I started this post shortly after the events described below from the spring of my 50th year. It was to be my first post where I describe the thinking behind starting this website/blog. But while the thoughts were accurate and even appropriate, I didn’t feel the timing was. So, the post got filed, the name of the blog got changed and looking back over the last three years of P.O.C. I can see God’s direction there. But now, three years later, having time to live in the lesson He gave me, it felt right to revisit, update and publish. I don’t know what God had planned when He first gave me “Just a Thought” almost twenty years ago or what He intends for this site. As for me, if I can help you find the true peace and freedom I have found, then this will have been worth it. But you must remember… Before that peace came the Truth of Christ! Between Christ and that peace came Faith, “walking in that Truth.” Once you have that, you need nothing else. It was this same peace that I wrote about in “Ma’s Final Message.” So, on to the post I started three years ago:
From a young age I viewed my life not from how long I lived it, but how I lived it. I felt no different the day after I graduated high school then the day I entered it. Was I more mature? Yes. Less free spirited? Also, yes. However, I always wanted to enjoy life in the best way possible at the time. I did and still do buy into the idea “you are only as old as you feel.” Thank You Ma!

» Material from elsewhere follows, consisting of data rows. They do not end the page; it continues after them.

File: config.mk
export PLATFORM = sky130hd
export DESIGN_NAME = mem_owner_arbiter
export DESIGN_NICKNAME = d
export VERILOG_FILES = /design/src/rtl/arb_pkg.sv /design/src/rtl/arb_prio_pick.sv /design/src/rtl/arb_release_detect.sv /design/src/rtl/arb_owner_hold.sv /design/src/rtl/mem_owner_arbiter.sv
export SDC_FILE = /design/constraint.sdc
export NUM_CORES = 1
export LEC_CHECK = 0
export BUFFER_PORTS_ARGS = -buffer_cell sky130_fd_sc_hd__buf_2
export CAP_MARGIN = 5
export CORE_AREA = 2 2 39 41
export DETAILED_ROUTE_END_ITERATION = 16
export DIE_AREA = 0 0 41 43
export PLACE_DENSITY = 0.54
export REMOVE_ABC_BUFFERS = 1
export SYNTH_ARGS = -nofsm -noshare
export SYNTH_HDL_FRONTEND = slang
export SYNTH_SLANG_ARGS = --single-unit
export TNS_END_PERCENT = 30
File: constraint.sdc
create_clock -name clk -period 4 [get_ports clk]
set_clock_uncertainty 0.1 [all_clocks]
set_input_delay 1.2 -clock clk [delete_from_list [all_inputs] [get_ports clk]]
set_output_delay 1.2 -clock clk [all_outputs]
set_load 0.05 [all_outputs]
File: src/rtl/arb_pkg.sv
package arb_pkg;
  localparam int NUM_MASTERS = 6;

  typedef enum int {
    SLOT_RFSH_URGENT = 0,
    SLOT_GFX_URGENT  = 1,
    SLOT_CPU_RD      = 2,
    SLOT_CPU_WR      = 3,
    SLOT_GFX_RELAX   = 4,
    SLOT_RFSH_RELAX  = 5
  } slot_e;
endpackage

File: src/rtl/arb_prio_pick.sv
// Fixed-priority picker: index 0 wins. Pure combinational ripple chain.
module arb_prio_pick #(
  parameter int N = arb_pkg::NUM_MASTERS
) (
  input  logic [N-1:0] req,
  output logic [N-1:0] pick
);
  logic [N:0] seen;
  assign seen[0] = 1'b0;

  for (genvar i = 0; i < N; i++) begin : g_chain
    assign pick[i]   = req[i] & ~seen[i];
    assign seen[i+1] = seen[i] | req[i];
  end
endmodule
## config.mk

```make
export PLATFORM = sky130hd
export DESIGN_NAME = microstep_seq
export DESIGN_NICKNAME = d
export VERILOG_FILES = /design/src/rtl/ustep_pkg.sv /design/src/rtl/ustep_pos_ctr.sv /design/src/rtl/ustep_wind_map.sv /design/src/rtl/microstep_seq.sv
export SDC_FILE = /design/constraint.sdc
export NUM_CORES = 1
export LEC_CHECK = 0
export ABC_CLOCK_PERIOD_IN_PS = 4100
export BUFFER_PORTS_ARGS = -buffer_cell sky130_fd_sc_hd__buf_4
export CAP_MARGIN = 40
export CORE_UTILIZATION = 35
export CTS_CLUSTER_SIZE = 20
export DETAILED_ROUTE_END_ITERATION = 10
export PLACE_DENSITY = 0.64
export SLEW_MARGIN = 20
export SYNTH_ARGS = -nofsm -noshare
export SYNTH_HDL_FRONTEND = slang
export SYNTH_SLANG_ARGS = --single-unit
```

## constraint.sdc

```tcl
create_clock -name clk_i -period 4.1 [get_ports clk_i]
set_input_delay 0 -clock clk_i [delete_from_list [all_inputs] [get_ports clk_i]]
set_output_delay 0 -clock clk_i [all_outputs]
set_load 0.005 [all_outputs]
```
### config.mk
export PLATFORM = sky130hd
export DESIGN_NAME = pio_port
export DESIGN_NICKNAME = d
export VERILOG_FILES = /design/src/rtl/pio_pkg.sv /design/src/rtl/pio_decode.sv /design/src/rtl/pio_handshake.sv /design/src/rtl/pio_regs.sv /design/src/rtl/pio_port.sv
export SDC_FILE = /design/constraint.sdc
export NUM_CORES = 1
export LEC_CHECK = 0
export BUFFER_PORTS_ARGS = -buffer_cell sky130_fd_sc_hd__clkbuf_2
export CAP_MARGIN = 20
export CORE_ASPECT_RATIO = 0.7
export CORE_MARGIN = 5
export CORE_UTILIZATION = 25
export DETAILED_ROUTE_END_ITERATION = 6
export RECOVER_POWER = 100
export SLEW_MARGIN = 20
export SYNTH_ARGS = -nofsm -noshare
export SYNTH_HDL_FRONTEND = slang
export SYNTH_SLANG_ARGS = --single-unit
### constraint.sdc
create_clock -name clk -period 2 [get_ports clk]
set_input_delay 0.3 -clock clk [delete_from_list [all_inputs] [get_ports clk]]
set_output_delay 0.3 -clock clk [all_outputs]
set_load 0.01 [all_outputs]
**src/rtl/pwac_pkg.sv**
```systemverilog
`timescale 1ns/1ps
package pwac_pkg;
    localparam int MAX_WORDS = 3;
    localparam int LEN_W     = 2;

    typedef enum logic [1:0] {
        SEQ_W0 = 2'd0,
        SEQ_W1 = 2'd1,
        SEQ_W2 = 2'd2
    } seq_state_e;

    typedef enum logic {
        PROT_GUARD_WR = 1'b0,
        PROT_GUARD_RW = 1'b1
    } prot_e;

    localparam logic [2:0] A_SEL    = 3'd0;
    localparam logic [2:0] A_UNLOCK = 3'd1;
    localparam logic [2:0] A_PW0    = 3'd2;
    localparam logic [2:0] A_ACCESS = 3'd5;
    localparam int         ACC_PROT_BIT = 4;
endpackage

```
**src/rtl/pwac_unlock_seq.sv**
```systemverilog
`timescale 1ns/1ps
module pwac_unlock_seq
    import pwac_pkg::*;
#(
    parameter int WORD_W = 32,
    localparam int PW_W  = MAX_WORDS * WORD_W
) (
    input  logic              clk,
    input  logic              rst_n,
    input  logic              abort,
    input  logic              unl_we,
    input  logic [WORD_W-1:0] unl_data,
    input  logic [PW_W-1:0]   pw,
    input  logic [LEN_W-1:0]  len,
    output logic              do_unlock,
    output logic              do_relock
);
    localparam logic [WORD_W-1:0] RELOCK_WORD = '1;

    seq_state_e        state_q, state_d;
    logic [WORD_W-1:0] expect_w;
    logic              has_pw;
    logic              final_w;
    logic              is_relock;
    logic              match;

    always_comb begin
        unique case (state_q)
            SEQ_W0:  expect_w = pw[0 +: WORD_W];
            SEQ_W1:  expect_w = pw[WORD_W +: WORD_W];
            SEQ_W2:  expect_w = pw[2*WORD_W +: WORD_W];
            default: expect_w = pw[0 +: WORD_W];
        endcase
    end

    assign has_pw    = (len != '0);
    assign final_w   = ({1'b0, state_q} + 3'd1) >= {1'b0, len};
    assign is_relock = (unl_data == RELOCK_WORD);
    assign match     = has_pw && !is_relock && (unl_data == expect_w);

    // next state
    always_comb begin
        state_d = state_q;
        if (abort) begin
            state_d = SEQ_W0;
        end else if (unl_we) begin
            if (is_relock || !match) begin
                state_d = SEQ_W0;
            end else if (final_w) begin
                state_d = SEQ_W0;
            end else begin
                unique case (state_q)
                    SEQ_W0:  state_d = SEQ_W1;
                    SEQ_W1:  state_d = SEQ_W2;
                    default: state_d = SEQ_W0;
                endcase
            end
        end
    end

    // state register
    always_ff @(posedge clk or negedge rst_n) begin
        if (!rst_n) state_q <= SEQ_W0;
        else        state_q <= state_d;
    end

    // outputs
    always_comb begin
        do_unlock = 1'b0;
        do_relock = 1'b0;
        if (unl_we && !abort) begin
            if (is_relock)              do_relock = 1'b1;
            else if (match && final_w)  do_unlock = 1'b1;
        end
    end

    p_abort_restart_r10: assert property (@(posedge clk) disable iff (!rst_n)
        abort |=> state_q == SEQ_W0);

    p_mismatch_restart_r6: assert property (@(posedge clk) disable iff (!rst_n)
        (unl_we && !abort && has_pw && !is_relock && unl_data != expect_w)
        |=> state_q == SEQ_W0);

    p_relock_restart_r7: assert property (@(posedge clk) disable iff (!rst_n)
        (unl_we && is_relock) |=> state_q == SEQ_W0);

    p_advance_r5: assert property (@(posedge clk) disable iff (!rst_n)
        (unl_we && !abort && match && !final_w) |=> state_q != $past(state_q));
endmodule

```
**src/rtl/pwac_store.sv**
```systemverilog
`timescale 1ns/1ps
module pwac_store
    import pwac_pkg::*;
#(
    parameter int NBLK   = 4,
    parameter int WORD_W = 32,
    parameter int SELW   = 2,
    localparam int PW_W  = MAX_WORDS * WORD_W
) (
    input  logic                           clk,
    input  logic                           rst_n,
    input  logic [SELW-1:0]                sel,
    input  logic                           pl_ok,
    input  logic [SELW-1:0]                pl_blk,
    input  logic [LEN_W-1:0]               pl_len,
    input  logic                           pl_prot,
    input  logic [PW_W-1:0]                pl_pw,
    input  logic [MAX_WORDS-1:0]           pw_we,
    input  logic                           acc_we,
    input  logic [WORD_W-1:0]              wdata,
    input  logic                           do_unlock,
    input  logic                           do_relock,
    output logic [NBLK-1:0][PW_W-1:0]      pw_all,
    output logic [NBLK-1:0][LEN_W-1:0]     len_all,
    output logic [NBLK-1:0]                prot_all,
    output logic [NBLK-1:0]                lock_all
);
    for (genvar i = 0; i < NBLK; i++) begin : g_blk
        logic hit_pl;
        logic hit_sel;
        assign hit_pl  = pl_ok && (pl_blk == SELW'(i));
        assign hit_sel = (sel == SELW'(i));

        // retained configuration: no reset
        always_ff @(posedge clk) begin
            if (hit_pl) begin
                pw_all[i]   <= pl_pw;
                len_all[i]  <= pl_len;
                prot_all[i] <= pl_prot;
            end else if (hit_sel) begin
                for (int k = 0; k < MAX_WORDS; k++) begin
                    if (pw_we[k]) pw_all[i][k*WORD_W +: WORD_W] <= wdata;
                end
                if (acc_we) begin
                    len_all[i]  <= wdata[LEN_W-1:0];
                    prot_all[i] <= wdata[ACC_PROT_BIT];
                end
            end
        end

        always_ff @(posedge clk or negedge rst_n) begin
            if (!rst_n)                    lock_all[i] <= 1'b1;
            else if (hit_pl)               lock_all[i] <= 1'b1;
            else if (hit_sel && do_relock) lock_all[i] <= 1'b1;
            else if (hit_sel && do_unlock) lock_all[i] <= 1'b0;
        end

        p_cfg_hold_r9: assert property (@(posedge clk) disable iff (!rst_n)
            (lock_all[i] && len_all[i] != '0 && !hit_pl)
            |=> $stable(len_all[i]) && $stable(prot_all[i]) && $stable(pw_all[i]));

        p_unlock_source_r5: assert property (@(posedge clk) disable iff (!rst_n)
            $fell(lock_all[i]) |-> $past(do_unlock && sel == SELW'(i)));
    end
endmodule

```
**src/rtl/pwac_grant.sv**
```systemverilog
`timescale 1ns/1ps
module pwac_grant
    import pwac_pkg::*;
(
    input  logic  has_pw,
    input  logic  locked,
    input  prot_e prot,
    output logic  rd_ok,
    output logic  wr_ok
);
    always_comb begin
        rd_ok = 1'b1;
        wr_ok = 1'b1;
        if (has_pw) begin
            unique case (prot)
                PROT_GUARD_WR: begin
                    rd_ok = 1'b1;
                    wr_ok = !locked;
                end
                PROT_GUARD_RW: begin
                    rd_ok = !locked;
                    wr_ok = !locked;
                end
                default: begin
                    rd_ok = 1'b0;
                    wr_ok = 1'b0;
                end
            endcase
        end
    end
endmodule

```
**src/rtl/pw_access_ctrl.sv**
```systemverilog
`timescale 1ns/1ps
module pw_access_ctrl
    import pwac_pkg::*;
#(
    parameter int NBLK   = 4,
    parameter int WORD_W = 32,
    localparam int SELW  = (NBLK > 1) ? $clog2(NBLK) : 1,
    localparam int PW_W  = MAX_WORDS * WORD_W
) (
    input  logic              clk,
    input  logic              rst_n,
    input  logic              pl_valid,
    input  logic [SELW-1:0]   pl_blk,
    input  logic [LEN_W-1:0]  pl_len,
    input  logic              pl_prot,
    input  logic [PW_W-1:0]   pl_pw,
    input  logic              reg_we,
    input  logic [2:0]        reg_addr,
    input  logic [WORD_W-1:0] reg_wdata,
    output logic [WORD_W-1:0] reg_rdata,
    output logic [SELW-1:0]   blk_sel,
    output logic              rd_allow,
    output logic              wr_allow
);
    logic [SELW-1:0]              sel_q;
    logic [NBLK-1:0][PW_W-1:0]    pw_all;
    logic [NBLK-1:0][LEN_W-1:0]   len_all;
    logic [NBLK-1:0]              prot_all;
    logic [NBLK-1:0]              lock_all;

    logic [PW_W-1:0]      pw_sel;
    logic [LEN_W-1:0]     len_sel;
    logic                 prot_sel;
    logic                 has_sel;
    logic                 sel_locked;
    logic                 master_lk;
    logic                 pl_ok;
    logic                 pl_master;
    logic                 sel_wr;
    logic                 unl_we;
    logic                 cfg_ok;
    logic [MAX_WORDS-1:0] pw_we;
    logic                 acc_we;
    logic                 abort;
    logic                 do_unlock;
    logic                 do_relock;

    assign pw_sel     = pw_all[sel_q];
    assign len_sel    = len_all[sel_q];
    assign prot_sel   = prot_all[sel_q];
    assign has_sel    = (len_sel != '0);
    assign sel_locked = has_sel && lock_all[sel_q];
    assign master_lk  = (len_all[0] != '0) && lock_all[0];

    assign pl_ok     = pl_valid && (32'(pl_blk) < NBLK);
    assign pl_master = pl_ok && (pl_blk == '0) && (pl_len != '0);

    // register write decode
    assign sel_wr = reg_we && (reg_addr == A_SEL) && !master_lk
                    && (reg_wdata < WORD_W'(NBLK));
    assign unl_we = reg_we && (reg_addr == A_UNLOCK);
    assign cfg_ok = !master_lk && !sel_locked;
    always_comb begin
        for (int k = 0; k < MAX_WORDS; k++) begin
            pw_we[k] = reg_we && cfg_ok && (reg_addr == 3'(A_PW0 + k));
        end
    end
    assign acc_we = reg_we && cfg_ok && (reg_addr == A_ACCESS);
    assign abort  = sel_wr || acc_we || (|pw_we) || pl_ok;

    always_ff @(posedge clk or negedge rst_n) begin
        if (!rst_n)         sel_q <= '0;
        else if (pl_master) sel_q <= '0;
        else if (sel_wr)    sel_q <= reg_wdata[SELW-1:0];
    end
    assign blk_sel = sel_q;

    // read-back
    always_comb begin
        reg_rdata = '0;
        unique case (reg_addr)
            A_SEL:    reg_rdata[SELW-1:0] = sel_q;
            A_UNLOCK: reg_rdata[1:0] = {master_lk, sel_locked};
            A_ACCESS: begin
                reg_rdata[LEN_W-1:0]     = len_sel;
                reg_rdata[ACC_PROT_BIT]  = prot_sel;
            end
            default:  reg_rdata = '0;
        endcase
    end

    pwac_unlock_seq #(.WORD_W(WORD_W)) i_seq (
        .clk       (clk),
        .rst_n     (rst_n),
        .abort     (abort),
        .unl_we    (unl_we),
        .unl_data  (reg_wdata),
        .pw        (pw_sel),
        .len       (len_sel),
        .do_unlock (do_unlock),
        .do_relock (do_relock)
    );

    pwac_store #(.NBLK(NBLK), .WORD_W(WORD_W), .SELW(SELW)) i_store (
        .clk       (clk),
        .rst_n     (rst_n),
        .sel       (sel_q),
        .pl_ok     (pl_ok),
        .pl_blk    (pl_blk),
        .pl_len    (pl_len),
        .pl_prot   (pl_prot),
        .pl_pw     (pl_pw),
        .pw_we     (pw_we),
        .acc_we    (acc_we),
        .wdata     (reg_wdata),
        .do_unlock (do_unlock),
        .do_relock (do_relock),
        .pw_all    (pw_all),
        .len_all   (len_all),
        .prot_all  (prot_all),
        .lock_all  (lock_all)
    );

    pwac_grant i_grant (
        .has_pw (has_sel),
        .locked (lock_all[sel_q]),
        .prot   (prot_e'(prot_sel)),
        .rd_ok  (rd_allow),
        .wr_ok  (wr_allow)
    );

    p_master_sel_r8: assert property (@(posedge clk) disable iff (!rst_n)
        master_lk |-> sel_q == '0);

    p_locked_no_write_r3: assert property (@(posedge clk) disable iff (!rst_n)
        sel_locked |-> !wr_allow);

    p_mode1_locked_r4: assert property (@(posedge clk) disable iff (!rst_n)
        (sel_locked && prot_sel) |-> !rd_allow);

    p_sel_range_r11: assert property (@(posedge clk) disable iff (!rst_n)
        sel_wr |=> 32'(sel_q) < NBLK);
endmodule

```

Some people never feel as old as they are, and how they live tends to reflect that. Others sadly feel years ahead of their actual age, and that too is reflected in how they live their lives. While I had friends that were devastated by turning 30, 40, and… you know, I never was much into that kind of thing; I was happy to be entering into another year I could enjoy life. That said, as I approached 50 I became increasingly aware that I was entering a stage where I had lived longer than I would have to live out.
The math would inevitably cross my mind when interacting with those 20 years older than me as well as with those 20 years younger. Too frequently these passing thoughts would linger and take away from the opportunity to enjoy the life that was present at that time. Then, in my 50th year, my annual check-up produced a lab result that raised questions. Often these results without accompanying symptoms mean cancer. This event was a reminder that the fact I had lived long enough to do the math that said I was “over the hill,” was a blessing. Further, what kind of a dummy would spend their last week, if they knew, focused on or even thinking about their life not having another 50 years in it? Another life quote rang loudly in my brain “we could all die tomorrow.” If we knew, who would waste that day worrying about things that would never come?
So, you can call that a mid-life crisis if you want, but at 50 I did not panic or change the way I lived my life. I still enjoyed life like a 20-something, and even “play” quite regularly in ways many watching consider childlike. I had simply taken notice of the “math,” until reality came in the form of a lab test and said, “you don’t have all the data.” These results, or even their possible implication, provided no information about the sand in my particular hourglass, only that it was held by God and I couldn’t see it. This being true, what was I doing?
It is now three years, two biopsies and an MRI later and that lab result just keeps getting worse. No symptoms have manifested, and these further tests show nothing. I go in for another MRI next week and who knows what, if anything, that will show. (Update: seven years, two biopsies, one Fusion biopsy, a saturation biopsy, four MRI’s and two genetic screenings. Still nothing) What I do know is that before this situation arose I spent far too much time looking at how little life I had left (as if I knew). What I also know is that since I have lived in peace knowing that none of us knows the time we have left, but what we do know is that we are blessed with exactly the time God allotted us. If every hair on my head is counted and God is outside of time, then He knows my future and that is good enough for me. Additionally, if we truly believe all is God’s, and I do, then that includes my time on earth, whether it is 9, 59 or 90 years. So, I am happy to have Him do with it what He will and when He is done, I will be even happier, as a “Believer” in Christ, to begin a life whose days cannot be counted.